— Directions —
Write down each entry precisely as given.
[[ Available records, beginning ]]
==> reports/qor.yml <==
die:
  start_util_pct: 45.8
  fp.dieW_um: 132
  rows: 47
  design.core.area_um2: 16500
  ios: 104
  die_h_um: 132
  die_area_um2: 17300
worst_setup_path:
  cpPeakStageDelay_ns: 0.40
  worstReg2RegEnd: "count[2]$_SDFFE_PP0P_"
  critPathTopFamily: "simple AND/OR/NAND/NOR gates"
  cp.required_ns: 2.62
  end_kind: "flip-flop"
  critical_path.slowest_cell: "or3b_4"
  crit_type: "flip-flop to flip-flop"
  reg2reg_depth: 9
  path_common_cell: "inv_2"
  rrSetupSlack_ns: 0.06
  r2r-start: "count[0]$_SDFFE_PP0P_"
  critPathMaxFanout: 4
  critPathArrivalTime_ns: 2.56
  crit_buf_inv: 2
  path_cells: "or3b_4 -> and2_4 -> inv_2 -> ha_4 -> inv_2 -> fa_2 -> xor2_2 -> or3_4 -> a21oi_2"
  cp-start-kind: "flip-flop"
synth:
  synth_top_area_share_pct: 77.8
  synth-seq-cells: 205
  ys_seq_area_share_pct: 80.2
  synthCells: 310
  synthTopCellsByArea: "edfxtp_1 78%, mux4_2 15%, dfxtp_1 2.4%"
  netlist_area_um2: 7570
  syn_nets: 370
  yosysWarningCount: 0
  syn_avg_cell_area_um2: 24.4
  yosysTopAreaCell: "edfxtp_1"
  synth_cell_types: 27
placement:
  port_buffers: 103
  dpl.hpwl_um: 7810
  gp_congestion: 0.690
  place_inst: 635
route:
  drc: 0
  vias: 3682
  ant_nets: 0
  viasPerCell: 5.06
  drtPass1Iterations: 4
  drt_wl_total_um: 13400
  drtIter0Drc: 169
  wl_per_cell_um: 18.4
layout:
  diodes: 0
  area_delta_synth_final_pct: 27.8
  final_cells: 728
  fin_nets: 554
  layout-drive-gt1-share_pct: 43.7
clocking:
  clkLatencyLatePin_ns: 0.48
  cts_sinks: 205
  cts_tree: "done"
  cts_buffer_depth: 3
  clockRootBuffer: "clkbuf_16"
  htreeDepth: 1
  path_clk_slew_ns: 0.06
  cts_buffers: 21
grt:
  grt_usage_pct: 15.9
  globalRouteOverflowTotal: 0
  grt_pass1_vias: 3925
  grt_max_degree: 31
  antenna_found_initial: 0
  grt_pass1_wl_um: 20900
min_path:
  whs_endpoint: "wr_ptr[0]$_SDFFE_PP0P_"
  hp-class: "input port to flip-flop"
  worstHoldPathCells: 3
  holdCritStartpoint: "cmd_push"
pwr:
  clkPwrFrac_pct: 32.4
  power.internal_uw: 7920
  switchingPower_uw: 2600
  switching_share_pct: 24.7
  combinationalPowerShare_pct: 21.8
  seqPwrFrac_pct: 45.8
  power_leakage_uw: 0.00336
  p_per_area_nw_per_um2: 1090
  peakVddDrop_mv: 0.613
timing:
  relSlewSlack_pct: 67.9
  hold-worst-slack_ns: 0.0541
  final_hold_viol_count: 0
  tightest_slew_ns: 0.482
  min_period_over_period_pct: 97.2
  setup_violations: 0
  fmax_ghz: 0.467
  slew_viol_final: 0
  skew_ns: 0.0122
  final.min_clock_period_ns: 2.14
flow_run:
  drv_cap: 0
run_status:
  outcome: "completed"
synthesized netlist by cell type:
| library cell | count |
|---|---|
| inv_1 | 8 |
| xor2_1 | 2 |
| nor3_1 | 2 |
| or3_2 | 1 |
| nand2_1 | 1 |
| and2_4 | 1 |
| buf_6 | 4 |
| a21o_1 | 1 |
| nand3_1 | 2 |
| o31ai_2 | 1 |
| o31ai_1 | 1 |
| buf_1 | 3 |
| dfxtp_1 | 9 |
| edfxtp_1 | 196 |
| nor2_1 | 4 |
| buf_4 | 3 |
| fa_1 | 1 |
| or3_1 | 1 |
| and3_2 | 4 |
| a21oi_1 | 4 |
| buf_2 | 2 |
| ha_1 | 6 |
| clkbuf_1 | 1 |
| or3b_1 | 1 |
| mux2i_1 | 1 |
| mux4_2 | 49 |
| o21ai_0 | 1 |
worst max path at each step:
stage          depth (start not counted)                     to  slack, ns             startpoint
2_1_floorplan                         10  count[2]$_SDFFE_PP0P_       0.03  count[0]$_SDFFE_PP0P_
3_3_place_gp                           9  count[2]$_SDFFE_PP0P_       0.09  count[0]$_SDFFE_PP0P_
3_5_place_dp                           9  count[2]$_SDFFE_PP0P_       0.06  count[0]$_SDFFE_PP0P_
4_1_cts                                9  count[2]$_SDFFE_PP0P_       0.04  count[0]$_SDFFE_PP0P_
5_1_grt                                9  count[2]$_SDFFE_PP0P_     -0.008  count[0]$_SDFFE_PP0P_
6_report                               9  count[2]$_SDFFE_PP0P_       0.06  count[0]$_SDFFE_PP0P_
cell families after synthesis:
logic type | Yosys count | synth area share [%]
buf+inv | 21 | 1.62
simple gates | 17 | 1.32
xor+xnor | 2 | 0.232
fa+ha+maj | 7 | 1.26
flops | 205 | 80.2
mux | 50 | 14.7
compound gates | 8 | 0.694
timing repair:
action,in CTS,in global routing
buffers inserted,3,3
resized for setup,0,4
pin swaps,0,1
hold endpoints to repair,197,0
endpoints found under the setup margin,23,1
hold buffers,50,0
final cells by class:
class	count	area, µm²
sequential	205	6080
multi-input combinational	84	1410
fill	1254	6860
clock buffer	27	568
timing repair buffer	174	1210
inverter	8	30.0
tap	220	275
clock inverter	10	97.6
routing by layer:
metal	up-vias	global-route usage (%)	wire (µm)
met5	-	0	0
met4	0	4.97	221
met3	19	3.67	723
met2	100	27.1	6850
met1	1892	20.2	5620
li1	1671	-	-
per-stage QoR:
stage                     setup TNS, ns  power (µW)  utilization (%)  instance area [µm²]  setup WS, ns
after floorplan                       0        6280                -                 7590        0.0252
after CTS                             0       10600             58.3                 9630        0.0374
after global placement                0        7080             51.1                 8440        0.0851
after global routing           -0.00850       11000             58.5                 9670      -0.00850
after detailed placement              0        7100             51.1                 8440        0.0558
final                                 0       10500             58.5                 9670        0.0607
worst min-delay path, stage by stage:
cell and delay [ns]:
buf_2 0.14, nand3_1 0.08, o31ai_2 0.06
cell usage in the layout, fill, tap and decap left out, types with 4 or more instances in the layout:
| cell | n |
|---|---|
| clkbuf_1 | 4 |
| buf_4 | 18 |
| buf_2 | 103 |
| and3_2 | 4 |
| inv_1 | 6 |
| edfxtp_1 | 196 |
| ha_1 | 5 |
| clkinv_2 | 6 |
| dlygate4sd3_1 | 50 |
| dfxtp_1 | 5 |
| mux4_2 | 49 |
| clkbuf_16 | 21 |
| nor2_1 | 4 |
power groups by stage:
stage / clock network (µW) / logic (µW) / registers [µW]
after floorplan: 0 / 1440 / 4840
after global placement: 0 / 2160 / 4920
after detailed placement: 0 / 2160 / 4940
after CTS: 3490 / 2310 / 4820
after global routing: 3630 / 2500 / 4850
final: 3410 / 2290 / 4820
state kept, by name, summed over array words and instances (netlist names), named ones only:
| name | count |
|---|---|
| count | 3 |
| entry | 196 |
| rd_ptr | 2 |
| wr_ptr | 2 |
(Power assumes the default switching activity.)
[[ Available records, end ]]
— Exercise result —
==> reports/qor.yml <==
die:
  start_util_pct: 45.8
  fp.dieW_um: 132
  rows: 47
  design.core.area_um2: 16500
  ios: 104
  die_h_um: 132
  die_area_um2: 17300
worst_setup_path:
  cpPeakStageDelay_ns: 0.40
  worstReg2RegEnd: "count[2]$_SDFFE_PP0P_"
  critPathTopFamily: "simple AND/OR/NAND/NOR gates"
  cp.required_ns: 2.62
  end_kind: "flip-flop"
  critical_path.slowest_cell: "or3b_4"
  crit_type: "flip-flop to flip-flop"
  reg2reg_depth: 9
  path_common_cell: "inv_2"
  rrSetupSlack_ns: 0.06
  r2r-start: "count[0]$_SDFFE_PP0P_"
  critPathMaxFanout: 4
  critPathArrivalTime_ns: 2.56
  crit_buf_inv: 2
  path_cells: "or3b_4 -> and2_4 -> inv_2 -> ha_4 -> inv_2 -> fa_2 -> xor2_2 -> or3_4 -> a21oi_2"
  cp-start-kind: "flip-flop"
synth:
  synth_top_area_share_pct: 77.8
  synth-seq-cells: 205
  ys_seq_area_share_pct: 80.2
  synthCells: 310
  synthTopCellsByArea: "edfxtp_1 78%, mux4_2 15%, dfxtp_1 2.4%"
  netlist_area_um2: 7570
  syn_nets: 370
  yosysWarningCount: 0
  syn_avg_cell_area_um2: 24.4
  yosysTopAreaCell: "edfxtp_1"
  synth_cell_types: 27
placement:
  port_buffers: 103
  dpl.hpwl_um: 7810
  gp_congestion: 0.690
  place_inst: 635
route:
  drc: 0
  vias: 3682
  ant_nets: 0
  viasPerCell: 5.06
  drtPass1Iterations: 4
  drt_wl_total_um: 13400
  drtIter0Drc: 169
  wl_per_cell_um: 18.4
layout:
  diodes: 0
  area_delta_synth_final_pct: 27.8
  final_cells: 728
  fin_nets: 554
  layout-drive-gt1-share_pct: 43.7
clocking:
  clkLatencyLatePin_ns: 0.48
  cts_sinks: 205
  cts_tree: "done"
  cts_buffer_depth: 3
  clockRootBuffer: "clkbuf_16"
  htreeDepth: 1
  path_clk_slew_ns: 0.06
  cts_buffers: 21
grt:
  grt_usage_pct: 15.9
  globalRouteOverflowTotal: 0
  grt_pass1_vias: 3925
  grt_max_degree: 31
  antenna_found_initial: 0
  grt_pass1_wl_um: 20900
min_path:
  whs_endpoint: "wr_ptr[0]$_SDFFE_PP0P_"
  hp-class: "input port to flip-flop"
  worstHoldPathCells: 3
  holdCritStartpoint: "cmd_push"
pwr:
  clkPwrFrac_pct: 32.4
  power.internal_uw: 7920
  switchingPower_uw: 2600
  switching_share_pct: 24.7
  combinationalPowerShare_pct: 21.8
  seqPwrFrac_pct: 45.8
  power_leakage_uw: 0.00336
  p_per_area_nw_per_um2: 1090
  peakVddDrop_mv: 0.613
timing:
  relSlewSlack_pct: 67.9
  hold-worst-slack_ns: 0.0541
  final_hold_viol_count: 0
  tightest_slew_ns: 0.482
  min_period_over_period_pct: 97.2
  setup_violations: 0
  fmax_ghz: 0.467
  slew_viol_final: 0
  skew_ns: 0.0122
  final.min_clock_period_ns: 2.14
flow_run:
  drv_cap: 0
run_status:
  outcome: "completed"
synthesized netlist by cell type:
| library cell | count |
|---|---|
| inv_1 | 8 |
| xor2_1 | 2 |
| nor3_1 | 2 |
| or3_2 | 1 |
| nand2_1 | 1 |
| and2_4 | 1 |
| buf_6 | 4 |
| a21o_1 | 1 |
| nand3_1 | 2 |
| o31ai_2 | 1 |
| o31ai_1 | 1 |
| buf_1 | 3 |
| dfxtp_1 | 9 |
| edfxtp_1 | 196 |
| nor2_1 | 4 |
| buf_4 | 3 |
| fa_1 | 1 |
| or3_1 | 1 |
| and3_2 | 4 |
| a21oi_1 | 4 |
| buf_2 | 2 |
| ha_1 | 6 |
| clkbuf_1 | 1 |
| or3b_1 | 1 |
| mux2i_1 | 1 |
| mux4_2 | 49 |
| o21ai_0 | 1 |
worst max path at each step:
stage          depth (start not counted)                     to  slack, ns             startpoint
2_1_floorplan                         10  count[2]$_SDFFE_PP0P_       0.03  count[0]$_SDFFE_PP0P_
3_3_place_gp                           9  count[2]$_SDFFE_PP0P_       0.09  count[0]$_SDFFE_PP0P_
3_5_place_dp                           9  count[2]$_SDFFE_PP0P_       0.06  count[0]$_SDFFE_PP0P_
4_1_cts                                9  count[2]$_SDFFE_PP0P_       0.04  count[0]$_SDFFE_PP0P_
5_1_grt                                9  count[2]$_SDFFE_PP0P_     -0.008  count[0]$_SDFFE_PP0P_
6_report                               9  count[2]$_SDFFE_PP0P_       0.06  count[0]$_SDFFE_PP0P_
cell families after synthesis:
logic type | Yosys count | synth area share [%]
buf+inv | 21 | 1.62
simple gates | 17 | 1.32
xor+xnor | 2 | 0.232
fa+ha+maj | 7 | 1.26
flops | 205 | 80.2
mux | 50 | 14.7
compound gates | 8 | 0.694
timing repair:
action,in CTS,in global routing
buffers inserted,3,3
resized for setup,0,4
pin swaps,0,1
hold endpoints to repair,197,0
endpoints found under the setup margin,23,1
hold buffers,50,0
final cells by class:
class	count	area, µm²
sequential	205	6080
multi-input combinational	84	1410
fill	1254	6860
clock buffer	27	568
timing repair buffer	174	1210
inverter	8	30.0
tap	220	275
clock inverter	10	97.6
routing by layer:
metal	up-vias	global-route usage (%)	wire (µm)
met5	-	0	0
met4	0	4.97	221
met3	19	3.67	723
met2	100	27.1	6850
met1	1892	20.2	5620
li1	1671	-	-
per-stage QoR:
stage                     setup TNS, ns  power (µW)  utilization (%)  instance area [µm²]  setup WS, ns
after floorplan                       0        6280                -                 7590        0.0252
after CTS                             0       10600             58.3                 9630        0.0374
after global placement                0        7080             51.1                 8440        0.0851
after global routing           -0.00850       11000             58.5                 9670      -0.00850
after detailed placement              0        7100             51.1                 8440        0.0558
final                                 0       10500             58.5                 9670        0.0607
worst min-delay path, stage by stage:
cell and delay [ns]:
buf_2 0.14, nand3_1 0.08, o31ai_2 0.06
cell usage in the layout, fill, tap and decap left out, types with 4 or more instances in the layout:
| cell | n |
|---|---|
| clkbuf_1 | 4 |
| buf_4 | 18 |
| buf_2 | 103 |
| and3_2 | 4 |
| inv_1 | 6 |
| edfxtp_1 | 196 |
| ha_1 | 5 |
| clkinv_2 | 6 |
| dlygate4sd3_1 | 50 |
| dfxtp_1 | 5 |
| mux4_2 | 49 |
| clkbuf_16 | 21 |
| nor2_1 | 4 |
power groups by stage:
stage / clock network (µW) / logic (µW) / registers [µW]
after floorplan: 0 / 1440 / 4840
after global placement: 0 / 2160 / 4920
after detailed placement: 0 / 2160 / 4940
after CTS: 3490 / 2310 / 4820
after global routing: 3630 / 2500 / 4850
final: 3410 / 2290 / 4820
state kept, by name, summed over array words and instances (netlist names), named ones only:
| name | count |
|---|---|
| count | 3 |
| entry | 196 |
| rd_ptr | 2 |
| wr_ptr | 2 |
(Power assumes the default switching activity.)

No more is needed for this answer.